#### Work instruction:
Take each line from the entries that holds "localparam" and copy it out.

#### Provided entries:
`src/rtl/shift_pkg.sv`:
```
`default_nettype none
// ============================================================================
// Module      : shift_pkg
// Description : Shared types and constants for the execute-stage shifters.
//               Holds the right-shifter FSM state type, the per-cycle step
//               limit and the default datapath widths.
// Revision    : 1.0 - initial release
// ============================================================================
package shift_pkg;

    // Default datapath widths shared with the other execute units
    localparam int unsigned SHR_WIDTH   = 64;
    localparam int unsigned SHR_SHAMT_W = 6;
    localparam int unsigned SHR_TAG_W   = 5;

    // Largest number of bit positions retired in one cycle
    localparam int unsigned SHR_MAX_STEP = 2;

    typedef enum logic [1:0] {
        IDLE = 2'd0,
        BUSY = 2'd1,
        DONE = 2'd2
    } shr_state_t;

endpackage : shift_pkg
`default_nettype wire

```
`src/rtl/shift_right_step.sv`:
```
`default_nettype none
// ============================================================================
// Module      : shift_right_step
// Description : One combinational right-shift step of one or two bit
//               positions, filling vacated MSBs with a supplied fill bit.
// Ports       : data     - value to shift
//               fill     - bit inserted at the MSB end
//               two_bits - 1 = shift by two, 0 = shift by one
//               shifted  - result
// Revision    : 1.0 - initial release
// ============================================================================
module shift_right_step
    import shift_pkg::*;
#(
    parameter int unsigned WIDTH = SHR_WIDTH
) (
    input  logic [WIDTH-1:0] data,
    input  logic             fill,
    input  logic             two_bits,
    output logic [WIDTH-1:0] shifted
);

    assign shifted = two_bits ? {fill, fill, data[WIDTH-1:2]}
                              : {fill, data[WIDTH-1:1]};

endmodule : shift_right_step
`default_nettype wire

```
`src/rtl/seq_shift_right.sv`:
```
`default_nettype none
// ============================================================================
// Module      : seq_shift_right
// Description : Multi-cycle logical/arithmetic right shifter (LSR/ASR).
//               Accepts one tagged operation over a valid/ready handshake,
//               retires up to two bit positions per cycle and returns the
//               result with its tag over a second valid/ready handshake.
//               Flush drops any in-flight or unconsumed result.
// Ports       : clk, reset (sync, active-high), flush
//               in_valid/in_ready, in_arith, in_operand, in_shamt, in_tag
//               out_valid/out_ready, out_result, out_tag
// Revision    : 1.0 - initial release
// ============================================================================
module seq_shift_right
    import shift_pkg::*;
#(
    parameter int unsigned WIDTH   = SHR_WIDTH,
    parameter int unsigned SHAMT_W = SHR_SHAMT_W,
    parameter int unsigned TAG_W   = SHR_TAG_W
) (
    input  logic               clk,
    input  logic               reset,
    input  logic               flush,
    input  logic               in_valid,
    output logic               in_ready,
    input  logic               in_arith,
    input  logic [WIDTH-1:0]   in_operand,
    input  logic [SHAMT_W-1:0] in_shamt,
    input  logic [TAG_W-1:0]   in_tag,
    output logic               out_valid,
    input  logic               out_ready,
    output logic [WIDTH-1:0]   out_result,
    output logic [TAG_W-1:0]   out_tag
);

    localparam logic [SHAMT_W-1:0] c_max_step = SHAMT_W'(SHR_MAX_STEP);

    shr_state_t          r_state;
    shr_state_t          w_state_next;
    logic [WIDTH-1:0]    r_data;
    logic [TAG_W-1:0]    r_tag;
    logic [SHAMT_W-1:0]  r_rem;
    logic                r_fill;

    logic                w_accept;
    logic                w_two;
    logic [SHAMT_W-1:0]  w_step;
    logic [SHAMT_W-1:0]  w_rem_next;
    logic [WIDTH-1:0]    w_shifted;

    assign in_ready   = (r_state == IDLE) && !reset;
    assign out_valid  = (r_state == DONE);
    assign out_result = r_data;
    assign out_tag    = r_tag;

    assign w_accept   = in_valid && in_ready && !flush;

    // Step never exceeds the remaining count, so no over-shift is possible
    assign w_two      = (r_rem >= c_max_step);
    assign w_step     = w_two ? c_max_step : SHAMT_W'(1);
    assign w_rem_next = r_rem - w_step;

    shift_right_step #(
        .WIDTH    (WIDTH)
    ) u_step (
        .data     (r_data),
        .fill     (r_fill),
        .two_bits (w_two),
        .shifted  (w_shifted)
    );

    // ------------------------------------------------------------------
    // State register
    // ------------------------------------------------------------------
    always_ff @(posedge clk) begin
        if (reset) begin
            r_state <= IDLE;
        end else begin
            r_state <= w_state_next;
        end
    end

    // ------------------------------------------------------------------
    // Next-state logic; flush overrides the handshake in every state
    // ------------------------------------------------------------------
    always_comb begin
        w_state_next = r_state;
        case (r_state)
            IDLE: begin
                if (w_accept) begin
                    w_state_next = (in_shamt == '0) ? DONE : BUSY;
                end
            end
            BUSY: begin
                if (w_rem_next == '0) begin
                    w_state_next = DONE;
                end
            end
            DONE: begin
                if (out_ready) begin
                    w_state_next = IDLE;
                end
            end
            default: w_state_next = IDLE;
        endcase
        if (flush) begin
            w_state_next = IDLE;
        end
    end

    // ------------------------------------------------------------------
    // Datapath registers. The fill bit is captured once at accept so the
    // sign never comes from partially shifted data.
    // ------------------------------------------------------------------
    always_ff @(posedge clk) begin
        if (reset) begin
            r_data <= '0;
            r_tag  <= '0;
            r_rem  <= '0;
            r_fill <= 1'b0;
        end else if (w_accept) begin
            r_data <= in_operand;
            r_tag  <= in_tag;
            r_rem  <= in_shamt;
            r_fill <= in_arith & in_operand[WIDTH-1];
        end else if ((r_state == BUSY) && !flush) begin
            r_data <= w_shifted;
            r_rem  <= w_rem_next;
        end
    end

endmodule : seq_shift_right
`default_nettype wire

```
`src/rtl/booth_seq_ctrl_if.sv`:
```
// booth_seq_ctrl_if: issuer/consumer handshake plus decoder link for the Booth controller
interface booth_seq_ctrl_if #(parameter int N = 64);
  logic          start;
  logic [31:0]   a;
  logic [31:0]   b;
  logic          busy;
  logic          done;
  logic [N-1:0]  p;
  logic [2:0]    dec_cntrl;
  logic [31:0]   dec_a;
  logic [N-1:0]  dec_y;
  modport master (output start, a, b, dec_y, input busy, done, p, dec_cntrl, dec_a);
  modport slave  (input start, a, b, dec_y, output busy, done, p, dec_cntrl, dec_a);
endinterface

```
`src/rtl/booth_seq_ctrl.sv`:
```
// booth_seq_ctrl: sequential radix-4 Booth multiplier controller, signed 32x32 over 16 digits
module booth_seq_ctrl #(
  parameter int N = 64
) (
  input logic           clk,
  input logic           rst_n,
  booth_seq_ctrl_if.slave bus
);
  typedef enum logic [1:0] {IDLE, RUN, DONE} state_t;
  state_t        state_q;
  logic [N-1:0]  acc_q, p_q, acc_d;
  logic [32:0]   m_q;
  logic [3:0]    k_q;
  logic [31:0]   a_q;
  logic          busy_q, done_q, accept;
  assign accept        = bus.start && state_q != RUN;
  assign acc_d         = acc_q + (bus.dec_y << {k_q, 1'b0});
  assign bus.busy      = busy_q;
  assign bus.done      = done_q;
  assign bus.p         = p_q;
  assign bus.dec_a     = a_q;
  assign bus.dec_cntrl = state_q == RUN ? m_q[2:0] : 3'b000;
  // FSM: accept operands, walk 16 Booth digits accumulating weighted partial products, publish p
  always_ff @(posedge clk or negedge rst_n) begin
    if (!rst_n) begin
      state_q <= IDLE;
      acc_q   <= '0;
      p_q     <= '0;
      m_q     <= '0;
      k_q     <= '0;
      a_q     <= '0;
      busy_q  <= 1'b0;
      done_q  <= 1'b0;
    end else begin
      done_q <= 1'b0;
      if (accept) begin
        state_q <= RUN;
        busy_q  <= 1'b1;
        a_q     <= bus.a;
        m_q     <= {bus.b, 1'b0};
        acc_q   <= '0;
        k_q     <= '0;
      end else if (state_q == RUN) begin
        acc_q <= acc_d;
        m_q   <= {{2{m_q[32]}}, m_q[32:2]};
        k_q   <= k_q + 4'd1;
        if (k_q == 4'd15) begin
          state_q <= DONE;
          busy_q  <= 1'b0;
          done_q  <= 1'b1;
          p_q     <= acc_d;
        end
      end else if (state_q == DONE) begin
        state_q <= IDLE;
      end
    end
  end
endmodule

```
`src/flat_wrapper.sv`:
```
// flat-port wrapper written by rule: the top's interface ports become plain ports
module booth_seq_ctrl_flat 
#(
  parameter int N = 64
)
  (clk, rst_n, bus_start, bus_a, bus_b, bus_dec_y, bus_busy, bus_done, bus_p, bus_dec_cntrl, bus_dec_a);
  booth_seq_ctrl_if #(.N(N)) bus_i ();
  input logic clk;
  input logic rst_n;
  input wire logic [$bits(bus_i.start)-1:0] bus_start;
  input wire logic [$bits(bus_i.a)-1:0] bus_a;
  input wire logic [$bits(bus_i.b)-1:0] bus_b;
  input wire logic [$bits(bus_i.dec_y)-1:0] bus_dec_y;
  output wire logic [$bits(bus_i.busy)-1:0] bus_busy;
  output wire logic [$bits(bus_i.done)-1:0] bus_done;
  output wire logic [$bits(bus_i.p)-1:0] bus_p;
  output wire logic [$bits(bus_i.dec_cntrl)-1:0] bus_dec_cntrl;
  output wire logic [$bits(bus_i.dec_a)-1:0] bus_dec_a;
  assign bus_i.start = bus_start;
  assign bus_i.a = bus_a;
  assign bus_i.b = bus_b;
  assign bus_i.dec_y = bus_dec_y;
  assign bus_busy = bus_i.busy;
  assign bus_done = bus_i.done;
  assign bus_p = bus_i.p;
  assign bus_dec_cntrl = bus_i.dec_cntrl;
  assign bus_dec_a = bus_i.dec_a;
  booth_seq_ctrl #(.N(N)) u_core (.clk(clk), .rst_n(rst_n), .bus(bus_i));
endmodule
```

#### Task response:
    localparam int unsigned SHR_WIDTH   = 64;
    localparam int unsigned SHR_SHAMT_W = 6;
    localparam int unsigned SHR_TAG_W   = 5;
    localparam int unsigned SHR_MAX_STEP = 2;
    localparam logic [SHAMT_W-1:0] c_max_step = SHAMT_W'(SHR_MAX_STEP);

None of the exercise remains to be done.